Tagliare il tessuto polmonare in frammenti e aggiungere 15 millilitri di mezzo DMEM contenente l'1% di collagenasi A per isolare i macrofagi, quindi incubarlo a 100 RPM per 30 minuti su un tavolo vibrante a 37 gradi Celsius. Aspirare la sospensione del tessuto polmonare circa 20 volte attraverso una siringa da 10 millilitri per farlo bene. Filtrare la sospensione attraverso un filtro cellulare da 40 micrometri.
Centrifugare il filtrato a 400 G per 10 minuti. Dopo aver scartato il surnatante, lisare il sangue rosso con tre millilitri di tampone di lisi cellulare sul ghiaccio per due o tre minuti. Centrifugare a 150 g per cinque minuti e risospendere il pellet cellulare in 10 millilitri di DMEM.
Quindi contare le cellule usando un emocitometro. Seminare le cellule in un piatto di coltura cellulare aderente di 10 centimetri e incubare per un'ora a 37 gradi Celsius e 5% di anidride carbonica per far aderire i macrofagi interstiziali polmonari ai piatti. Dopo un'ora, aspirare il surnatante e le cellule galleggianti.
Aggiungere 10 millilitri di terreno di coltura fresco e completo e incubare per oltre otto ore o durante la notte. Per stimolare i macrofagi interstiziali isolati, sostituire il terreno di coltura esaurito con un mezzo completo interleuchine 33. Preparare anche una piastra di controllo aggiungendo PBS invece di interleuchine 33.
Incubare le piastre per 24 ore a 37 gradi Celsius e 5% di anidride carbonica. Per dissociare i macrofagi interstiziali polmonari, trattarli con un millilitro di tripsina allo 0,25% per cinque minuti. Quindi aggiungere tre millilitri di terreno completo di coltura fresca per dissetare la digestione e centrifugare la sospensione cellulare per raccogliere i macrofagi polmonari.
Dopo aver contato le cellule, risospendere le cellule in PBS ad una concentrazione finale di cinque volte 10 alle quinte cellule per 50 microlitri. Per iniziare il trasferimento dei macrofagi interstiziali, fissare gli arti del topo ricevente anestetizzato su una piastra verticale con nastro medico e tirare delicatamente la lingua del topo da un lato, usando un batuffolo di cotone. Dopo aver acceso la lampada di intubazione, illuminarla sulla gola del topo per vedere la trachea, che dovrebbe essere vicina alla base della lingua.

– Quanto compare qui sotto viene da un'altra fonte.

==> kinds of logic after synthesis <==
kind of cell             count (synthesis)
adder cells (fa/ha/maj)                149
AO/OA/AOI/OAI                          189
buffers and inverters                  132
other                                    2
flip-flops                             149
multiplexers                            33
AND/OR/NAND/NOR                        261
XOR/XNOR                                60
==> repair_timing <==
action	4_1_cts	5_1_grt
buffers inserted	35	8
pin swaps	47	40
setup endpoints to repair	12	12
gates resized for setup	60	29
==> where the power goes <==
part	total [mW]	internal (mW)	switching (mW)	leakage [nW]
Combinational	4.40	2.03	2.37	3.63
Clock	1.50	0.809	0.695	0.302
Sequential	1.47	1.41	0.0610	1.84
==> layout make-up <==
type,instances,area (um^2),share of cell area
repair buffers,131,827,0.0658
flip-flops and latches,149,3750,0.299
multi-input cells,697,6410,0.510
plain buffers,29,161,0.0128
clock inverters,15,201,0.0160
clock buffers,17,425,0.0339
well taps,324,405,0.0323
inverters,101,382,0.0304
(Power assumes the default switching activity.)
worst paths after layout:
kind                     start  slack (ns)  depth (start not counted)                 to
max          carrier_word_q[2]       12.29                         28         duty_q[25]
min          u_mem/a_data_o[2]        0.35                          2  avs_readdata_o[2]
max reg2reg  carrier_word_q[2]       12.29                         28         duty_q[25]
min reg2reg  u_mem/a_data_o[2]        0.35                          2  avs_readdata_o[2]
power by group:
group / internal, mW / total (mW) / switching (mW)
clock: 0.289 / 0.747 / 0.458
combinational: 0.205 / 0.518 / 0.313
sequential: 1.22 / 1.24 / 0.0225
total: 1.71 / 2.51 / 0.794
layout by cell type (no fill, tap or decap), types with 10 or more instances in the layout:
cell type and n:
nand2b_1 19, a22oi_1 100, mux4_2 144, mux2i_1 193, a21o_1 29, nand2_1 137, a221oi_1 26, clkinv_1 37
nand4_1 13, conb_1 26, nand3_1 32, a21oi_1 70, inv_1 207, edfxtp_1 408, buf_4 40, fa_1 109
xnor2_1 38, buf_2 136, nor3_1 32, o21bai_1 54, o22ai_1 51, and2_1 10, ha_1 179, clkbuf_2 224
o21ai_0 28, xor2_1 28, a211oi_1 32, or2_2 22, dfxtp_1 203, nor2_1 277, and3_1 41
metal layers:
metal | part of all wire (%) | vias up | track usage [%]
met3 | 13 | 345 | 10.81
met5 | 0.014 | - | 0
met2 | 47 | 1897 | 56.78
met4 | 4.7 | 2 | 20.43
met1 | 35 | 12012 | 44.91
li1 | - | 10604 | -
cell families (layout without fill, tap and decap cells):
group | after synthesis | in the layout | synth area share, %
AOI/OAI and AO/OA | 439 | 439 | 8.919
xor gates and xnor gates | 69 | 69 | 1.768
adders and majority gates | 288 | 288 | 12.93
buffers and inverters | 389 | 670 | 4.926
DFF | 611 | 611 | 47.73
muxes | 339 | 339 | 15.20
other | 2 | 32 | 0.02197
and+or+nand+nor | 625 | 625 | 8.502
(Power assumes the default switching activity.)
<file path="config.mk">
export PLATFORM = sky130hd
export DESIGN_NAME = input_capture_timer
export DESIGN_NICKNAME = d
export VERILOG_FILES = /design/src/hdl/capture_pkg.sv /design/src/hdl/capture_store.sv /design/src/hdl/input_capture_timer.sv
export SDC_FILE = /design/constraint.sdc
export NUM_CORES = 2
export LEC_CHECK = 0
export ABC_AREA = 1
export BUFFER_PORTS_ARGS = -buffer_cell sky130_fd_sc_hd__buf_2
export CAP_MARGIN = 20
export CORE_AREA = 2 2 425 427
export CTS_CLUSTER_DIAMETER = 50
export DETAILED_ROUTE_END_ITERATION = 12
export DIE_AREA = 0 0 427 429
export PLACE_DENSITY_LB_ADDON = 0.3
export SLEW_MARGIN = 40
export SYNTH_ARGS = -nofsm -noshare
export SYNTH_HDL_FRONTEND = slang
export SYNTH_SLANG_ARGS = --single-unit
export TNS_END_PERCENT = 20
</file>
<file path="constraint.sdc">
create_clock -name mclk -period 10.6 [get_ports mclk]
set_input_delay 1.06 -clock mclk [delete_from_list [all_inputs] [get_ports mclk]]
set_output_delay 1.06 -clock mclk [all_outputs]
set_load 0.05 [all_outputs]
</file>
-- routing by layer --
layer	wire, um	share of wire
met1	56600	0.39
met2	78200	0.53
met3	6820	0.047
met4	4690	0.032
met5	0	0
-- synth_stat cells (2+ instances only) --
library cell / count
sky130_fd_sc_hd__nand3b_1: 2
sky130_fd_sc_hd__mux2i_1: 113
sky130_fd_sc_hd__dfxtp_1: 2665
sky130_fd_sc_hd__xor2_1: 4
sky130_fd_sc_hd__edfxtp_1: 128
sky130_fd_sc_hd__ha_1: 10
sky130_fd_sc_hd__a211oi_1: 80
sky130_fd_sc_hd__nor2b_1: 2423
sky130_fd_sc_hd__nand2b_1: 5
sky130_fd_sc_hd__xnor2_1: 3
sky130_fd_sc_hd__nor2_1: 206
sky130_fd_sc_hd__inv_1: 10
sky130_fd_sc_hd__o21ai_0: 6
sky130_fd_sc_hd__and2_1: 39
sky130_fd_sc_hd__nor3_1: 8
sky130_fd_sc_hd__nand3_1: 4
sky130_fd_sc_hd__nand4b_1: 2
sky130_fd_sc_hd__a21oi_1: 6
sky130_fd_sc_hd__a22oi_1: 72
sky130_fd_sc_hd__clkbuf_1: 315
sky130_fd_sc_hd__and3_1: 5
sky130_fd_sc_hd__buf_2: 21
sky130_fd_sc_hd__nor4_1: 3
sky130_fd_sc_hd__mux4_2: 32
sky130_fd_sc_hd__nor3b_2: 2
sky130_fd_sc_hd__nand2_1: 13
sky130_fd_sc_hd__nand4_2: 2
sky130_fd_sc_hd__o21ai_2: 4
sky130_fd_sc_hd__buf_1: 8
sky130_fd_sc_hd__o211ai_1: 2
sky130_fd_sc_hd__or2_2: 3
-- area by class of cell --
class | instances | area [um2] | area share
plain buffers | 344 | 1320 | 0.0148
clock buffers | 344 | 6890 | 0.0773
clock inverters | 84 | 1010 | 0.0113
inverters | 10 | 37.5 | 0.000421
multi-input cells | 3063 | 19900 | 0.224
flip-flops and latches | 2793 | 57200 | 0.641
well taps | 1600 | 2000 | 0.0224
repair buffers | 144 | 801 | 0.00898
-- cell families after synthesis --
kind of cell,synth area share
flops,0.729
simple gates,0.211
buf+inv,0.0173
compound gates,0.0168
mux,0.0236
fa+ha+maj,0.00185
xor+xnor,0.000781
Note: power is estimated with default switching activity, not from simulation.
**src/rtl/frs_pkg.sv**
```systemverilog
// Constants, register map and carrier types of the frequency reference selector
package frs_pkg;
    localparam int unsigned CLK_HZ = 20_000_000;
    localparam int unsigned GATE_TIME_MS = 1000;
    localparam int unsigned GATE_CYCLES_DEF = CLK_HZ / 1000 * GATE_TIME_MS;
    localparam int GATE_W = 25;
    localparam int REF_W = 16;
    localparam int NUM_W = 30;
    localparam int NUM_STEPS = 16;
    localparam int JOG_IDX = 16;
    localparam int NUM_PINS = 6;
    localparam int PIN_JOG = 4;
    localparam int PIN_PULSE = 5;
    localparam logic [7:0] ADDR_CTRL = 8'h00;
    localparam logic [7:0] ADDR_FSCALE = 8'h04;
    localparam logic [7:0] ADDR_KEYPAD = 8'h08;
    localparam logic [7:0] ADDR_SERIAL = 8'h0C;
    localparam logic [7:0] ADDR_REF_OUT = 8'h10;
    localparam logic [7:0] ADDR_PULSE_HZ = 8'h14;
    localparam logic [7:0] ADDR_PULSE_PCT = 8'h18;
    localparam logic [7:0] ADDR_STATUS = 8'h1C;
    localparam logic [7:0] ADDR_STEP_BASE = 8'h40;
    localparam logic [7:0] ADDR_STEP_LAST = 8'h80;
    localparam int CTRL_SRC_LSB = 0;
    localparam int CTRL_PFN_LSB = 4;
    localparam int CTRL_SWAP_BIT = 8;
    localparam int CTRL_A2FN_LSB = 16;
    localparam int STAT_ERR_BIT = 8;
    localparam int STAT_BUSY_BIT = 9;
    localparam logic [2:0] SRC_KEYPAD = 3'h0;
    localparam logic [2:0] SRC_ANALOG = 3'h1;
    localparam logic [2:0] SRC_SERIAL = 3'h2;
    localparam logic [2:0] SRC_OPTION = 3'h3;
    localparam logic [2:0] SRC_PULSE = 3'h4;
    localparam logic [2:0] SRC_RST = SRC_ANALOG;
    localparam logic [1:0] PFN_FREQ = 2'h0;
    localparam logic [1:0] PFN_PID_FB = 2'h1;
    localparam logic [1:0] PFN_PID_TGT = 2'h2;
    localparam logic [4:0] A2FN_ADD = 5'h00;
    localparam logic [4:0] A2FN_AUX = 5'h02;
    localparam logic [15:0] FS_MIN = 16'h03E8;
    localparam logic [15:0] FS_MAX = 16'h7D00;
    localparam logic [15:0] FS_RST = 16'h05A0;
    localparam logic [15:0] PCT_FULL = 16'h2710;
    localparam logic [4:0] DIV_LAST = 5'h1D;
    typedef struct packed {
        logic [4:0] a2fn;
        logic swap;
        logic [1:0] pfn;
        logic [2:0] src;
    } frs_cfg_t;
    typedef struct packed {
        logic wr;
        logic rd;
        logic [7:0] addr;
        logic [31:0] wdata;
    } frs_req_t;
endpackage : frs_pkg

```
**src/rtl/frs_top.sv**
```systemverilog
// Frequency reference source selection, multi-step and pulse-train scaling
// Behaviour
// - Source setting 0..4 picks reference, default 1
// - Pulse function routes value: freq, PID fb, target
// - Full-scale 1000..32000 equals 100%, default 1440
// - Analog source uses primary or secondary terminal
// - Bit0 contact off primary, on secondary
// - Secondary function 0 adds secondary to primary
// - Swap makes secondary master, primary auxiliary
// - Source 4 uses pulse frequency; function 0
// - Seventeen speeds: sixteen steps plus jog
// - Jog contact overrides multi-step selection
// - Step contacts binary-select stored references
//
// Decided for this implementation: the register offsets and the plain strobed port.
`timescale 1ns/100ps
module frs_top #(
    parameter int unsigned GATE_CYCLES = frs_pkg::GATE_CYCLES_DEF
) (
    // Clock and reset
    input wire logic mclk_i,
    input wire logic rst_n_i,
    // Register port
    input wire frs_pkg::frs_req_t req_i,
    output logic [31:0] rd_data_o,
    // Reference sources
    input wire logic [15:0] analog_in_primary_i,
    input wire logic [15:0] analog_in_secondary_i,
    input wire logic [15:0] option_ref_i,
    // Contact and pulse pins
    input wire logic [3:0] step_select_i,
    input wire logic jog_select_input_i,
    input wire logic pulse_train_input_pin_i,
    // Results
    output logic [15:0] freq_ref_o,
    output logic [15:0] pid_feedback_o,
    output logic [15:0] pid_target_o,
    output logic jog_active_o
);
    import frs_pkg::*;

    typedef enum logic {DIV_IDLE, DIV_RUN} frs_div_t;

    function automatic logic [15:0] frs_sat_add(input logic [15:0] a, input logic [15:0] b);
        logic [16:0] s;
        s = {1'b0, a} + {1'b0, b};
        frs_sat_add = (s > {1'b0, PCT_FULL}) ? PCT_FULL : s[15:0];
    endfunction : frs_sat_add

    function automatic logic frs_is_step(input logic [7:0] a);
        frs_is_step = (a >= ADDR_STEP_BASE) && (a <= ADDR_STEP_LAST) && (a[1:0] == 2'h0);
    endfunction : frs_is_step

    frs_cfg_t cfg_q;
    logic [15:0] fscale_q;
    logic [15:0] keypad_q;
    logic [15:0] serial_q;
    logic [15:0] steps_q [0:JOG_IDX];
    logic [NUM_PINS-1:0] sync1_q;
    logic [NUM_PINS-1:0] sync2_q;
    logic pulse_d1_q;
    logic [GATE_W-1:0] gate_cnt_q;
    logic gate_tick;
    logic [15:0] edge_cnt_q;
    logic [15:0] pulse_hz_q;
    frs_div_t div_st_q;
    logic [4:0] div_cnt_q;
    logic [NUM_W-1:0] num_q;
    logic [NUM_W-1:0] quo_q;
    logic [16:0] rem_q;
    logic [16:0] rem_sh;
    logic [15:0] pct_q;
    logic [15:0] freq_ref_q;
    logic [15:0] pid_fb_q;
    logic [15:0] pid_tgt_q;
    logic jog_q;
    logic [31:0] rd_q;
    logic [3:0] step_idx;
    logic jog_s;
    logic aux_mode;
    logic [15:0] master_ref;
    logic [15:0] aux_ref;
    logic [15:0] src_ref;
    logic [15:0] sel_d;
    logic [15:0] step_pick;
    logic [4:0] step_word;
    logic cfg_err;

    // Contact and pulse pins are asynchronous to the control clock
    generate
        for (genvar i = 0; i < NUM_PINS; i++) begin : g_sync
            always_ff @(posedge mclk_i or negedge rst_n_i) begin
                if (!rst_n_i) begin
                    sync1_q[i] <= 1'b0;
                    sync2_q[i] <= 1'b0;
                end else begin
                    sync1_q[i] <= (i < 4) ? step_select_i[i % 4] :
                                  (i == PIN_JOG) ? jog_select_input_i : pulse_train_input_pin_i;
                    sync2_q[i] <= sync1_q[i];
                end
            end
        end
    endgenerate

    assign step_idx = sync2_q[3:0];
    assign jog_s = sync2_q[PIN_JOG];
    assign step_word = 5'((req_i.addr - ADDR_STEP_BASE) >> 2);

    // Register writes; out-of-range settings are ignored, not clipped
    always_ff @(posedge mclk_i or negedge rst_n_i) begin
        if (!rst_n_i) begin
            cfg_q <= '{a2fn: A2FN_ADD, swap: 1'b0, pfn: PFN_FREQ, src: SRC_RST};
            fscale_q <= FS_RST;
            keypad_q <= 16'h0000;
            serial_q <= 16'h0000;
        end else if (req_i.wr) begin
            if (req_i.addr == ADDR_CTRL) begin
                if (req_i.wdata[CTRL_SRC_LSB +: 3] <= SRC_PULSE) begin
                    cfg_q.src <= req_i.wdata[CTRL_SRC_LSB +: 3];
                end
                if (req_i.wdata[CTRL_PFN_LSB +: 2] <= PFN_PID_TGT) begin
                    cfg_q.pfn <= req_i.wdata[CTRL_PFN_LSB +: 2];
                end
                cfg_q.swap <= req_i.wdata[CTRL_SWAP_BIT];
                cfg_q.a2fn <= req_i.wdata[CTRL_A2FN_LSB +: 5];
            end
            if (req_i.addr == ADDR_FSCALE && req_i.wdata[15:0] >= FS_MIN &&
                req_i.wdata[15:0] <= FS_MAX) begin
                fscale_q <= req_i.wdata[15:0];
            end
            if (req_i.addr == ADDR_KEYPAD) begin
                keypad_q <= req_i.wdata[15:0];
            end
            if (req_i.addr == ADDR_SERIAL) begin
                serial_q <= req_i.wdata[15:0];
            end
        end
    end

    // Sixteen step references and the jog reference
    always_ff @(posedge mclk_i or negedge rst_n_i) begin
        if (!rst_n_i) begin
            for (int k = 0; k <= JOG_IDX; k++) begin
                steps_q[k] <= 16'h0000;
            end
        end else if (req_i.wr && frs_is_step(req_i.addr)) begin
            steps_q[step_word] <= req_i.wdata[15:0];
        end
    end

    // Gate window: edge count over one gate period reads directly in Hz
    assign gate_tick = (gate_cnt_q == GATE_W'(GATE_CYCLES - 1));

    always_ff @(posedge mclk_i or negedge rst_n_i) begin
        if (!rst_n_i) begin
            gate_cnt_q <= '0;
            edge_cnt_q <= 16'h0000;
            pulse_hz_q <= 16'h0000;
            pulse_d1_q <= 1'b0;
        end else begin
            pulse_d1_q <= sync2_q[PIN_PULSE];
            gate_cnt_q <= gate_tick ? '0 : gate_cnt_q + 1'b1;
            if (gate_tick) begin
                pulse_hz_q <= edge_cnt_q;
                // An edge in the tick cycle opens the next window, so none is lost
                edge_cnt_q <= (sync2_q[PIN_PULSE] && !pulse_d1_q) ? 16'h0001 : 16'h0000;
            end else if (sync2_q[PIN_PULSE] && !pulse_d1_q && edge_cnt_q != 16'hFFFF) begin
                edge_cnt_q <= edge_cnt_q + 16'h0001;
            end
        end
    end

    // Restoring divider, one quotient bit per cycle; a gate tick during a run starts no division
    assign rem_sh = {rem_q[15:0], num_q[NUM_W-1]};

    always_ff @(posedge mclk_i or negedge rst_n_i) begin
        if (!rst_n_i) begin
            div_st_q <= DIV_IDLE;
            div_cnt_q <= 5'h00;
            num_q <= '0;
            quo_q <= '0;
            rem_q <= 17'h0_0000;
            pct_q <= 16'h0000;
        end else begin
            unique case (div_st_q)
                DIV_IDLE: begin
                    if (gate_tick) begin
                        num_q <= NUM_W'(edge_cnt_q) * NUM_W'(PCT_FULL);
                        quo_q <= '0;
                        rem_q <= 17'h0_0000;
                        div_cnt_q <= 5'h00;
                        div_st_q <= DIV_RUN;
                    end
                end
                DIV_RUN: begin
                    num_q <= {num_q[NUM_W-2:0], 1'b0};
                    if (rem_sh >= {1'b0, fscale_q}) begin
                        rem_q <= rem_sh - {1'b0, fscale_q};
                        quo_q <= {quo_q[NUM_W-2:0], 1'b1};
                    end else begin
                        rem_q <= rem_sh;
                        quo_q <= {quo_q[NUM_W-2:0], 1'b0};
                    end
                    div_cnt_q <= div_cnt_q + 5'h01;
                    if (div_cnt_q == DIV_LAST) begin
                        div_st_q <= DIV_IDLE;
                    end
                end
            endcase
            if (div_st_q == DIV_IDLE && div_cnt_q == DIV_LAST + 5'h01) begin
                pct_q <= (quo_q > NUM_W'(PCT_FULL)) ? PCT_FULL : quo_q[15:0];
                div_cnt_q <= 5'h00;
            end
        end
    end

    // Analog master/auxiliary roles
    assign master_ref = cfg_q.swap ? analog_in_secondary_i : analog_in_primary_i;
    assign aux_ref = cfg_q.swap ? analog_in_primary_i : analog_in_secondary_i;
    assign aux_mode = (cfg_q.src == SRC_ANALOG) && (cfg_q.a2fn == A2FN_AUX);
    assign cfg_err = (cfg_q.src == SRC_PULSE) && (cfg_q.pfn != PFN_FREQ);
    assign step_pick = steps_q[step_idx];

    always_comb begin
        src_ref = 16'h0000;
        unique case (cfg_q.src)
            SRC_KEYPAD: src_ref = keypad_q;
            SRC_ANALOG: begin
                if (cfg_q.a2fn == A2FN_ADD) begin
                    src_ref = frs_sat_add(analog_in_primary_i, analog_in_secondary_i);
                end else begin
                    src_ref = master_ref;
                end
            end
            SRC_SERIAL: src_ref = serial_q;
            SRC_OPTION: src_ref = option_ref_i;
            SRC_PULSE: src_ref = cfg_err ? 16'h0000 : pct_q;
            default: src_ref = 16'h0000;
        endcase
    end

    always_comb begin
        if (jog_s) begin
            sel_d = steps_q[JOG_IDX];
        end else if (step_idx == 4'h0) begin
            sel_d = src_ref;
        end else if (step_idx == 4'h1 && aux_mode) begin
            sel_d = aux_ref;
        end else begin
            sel_d = step_pick;
        end
    end

    always_ff @(posedge mclk_i or negedge rst_n_i) begin
        if (!rst_n_i) begin
            freq_ref_q <= 16'h0000;
            pid_fb_q <= 16'h0000;
            pid_tgt_q <= 16'h0000;
            jog_q <= 1'b0;
        end else begin
            freq_ref_q <= sel_d;
            pid_fb_q <= (cfg_q.pfn == PFN_PID_FB) ? pct_q : 16'h0000;
            pid_tgt_q <= (cfg_q.pfn == PFN_PID_TGT) ? pct_q : 16'h0000;
            jog_q <= jog_s;
        end
    end

    // Read data stands one cycle only; unmapped addresses read zero
    always_ff @(posedge mclk_i or negedge rst_n_i) begin
        if (!rst_n_i) begin
            rd_q <= 32'h0000_0000;
        end else if (req_i.rd) begin
            rd_q <= 32'h0000_0000;
            unique case (req_i.addr)
                ADDR_CTRL: begin
                    rd_q[CTRL_SRC_LSB +: 3] <= cfg_q.src;
                    rd_q[CTRL_PFN_LSB +: 2] <= cfg_q.pfn;
                    rd_q[CTRL_SWAP_BIT] <= cfg_q.swap;
                    rd_q[CTRL_A2FN_LSB +: 5] <= cfg_q.a2fn;
                end
                ADDR_FSCALE: rd_q[15:0] <= fscale_q;
                ADDR_KEYPAD: rd_q[15:0] <= keypad_q;
                ADDR_SERIAL: rd_q[15:0] <= serial_q;
                ADDR_REF_OUT: rd_q[15:0] <= freq_ref_q;
                ADDR_PULSE_HZ: rd_q[15:0] <= pulse_hz_q;
                ADDR_PULSE_PCT: rd_q[15:0] <= pct_q;
                ADDR_STATUS: begin
                    rd_q[4:0] <= jog_s ? 5'(JOG_IDX) : {1'b0, step_idx};
                    rd_q[STAT_ERR_BIT] <= cfg_err;
                    rd_q[STAT_BUSY_BIT] <= (div_st_q == DIV_RUN);
                end
                default: begin
                    if (frs_is_step(req_i.addr)) begin
                        rd_q[15:0] <= steps_q[step_word];
                    end
                end
            endcase
        end else begin
            rd_q <= 32'h0000_0000;
        end
    end

    assign rd_data_o = rd_q;
    assign freq_ref_o = freq_ref_q;
    assign pid_feedback_o = pid_fb_q;
    assign pid_target_o = pid_tgt_q;
    assign jog_active_o = jog_q;
endmodule : frs_top

```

Inserire la cannula dell'ago di permanenza nella trachea utilizzando la lampada per intubazione calibro 22 e il filo guida del diametro di 0,4 millimetri. Per terminare l'intubazione, rimuovere il filo guida e spingere la cannula nella trachea del topo. Ora iniettare 50 microlitri della sospensione cellulare nel topo ricevente attraverso la trachea quando si vede la cannula entrare nella trachea.
Dopo 24 ore, somministrare bleomicina attraverso la trachea per indurre la fibrosi polmonare idiopatica. Somministrare anche un volume uguale di soluzione salina al gruppo di controllo. Dopo 21 giorni, determinare il grado di gravità della fibrosi polmonare valutando l'espressione dei marcatori per la fibrosi e i punteggi di Ashcroft.
La colorazione HE ha mostrato che il trasferimento adottivo di interleuchine 33 ha stimolato i macrofagi ha esacerbato il grado di distruzione del tessuto polmonare e aumentato l'aggregazione dei fibroblasti nei topi stimolati dalla bleomicina, rispetto al controllo. L'aumento del punteggio di Ashcroft illustra anche il grado di fibrosi polmonare. I livelli di espressione di mRNA di alfa SMA e fibronectina nei tessuti polmonari del topo ricevente contenenti macrofagi interstiziali stimolati da interleuchine 33 trasferite in modo adottivo e trattati con bleomicina erano più alti, rispetto a quelli dei topi wild-type trattati con BLM.
500 microlitri di aria devono essere immediatamente inseriti nei polmoni con una siringa da un millimetro per garantire che la sospensione cellulare nella cannula possa entrare completamente nel tessuto polmonare.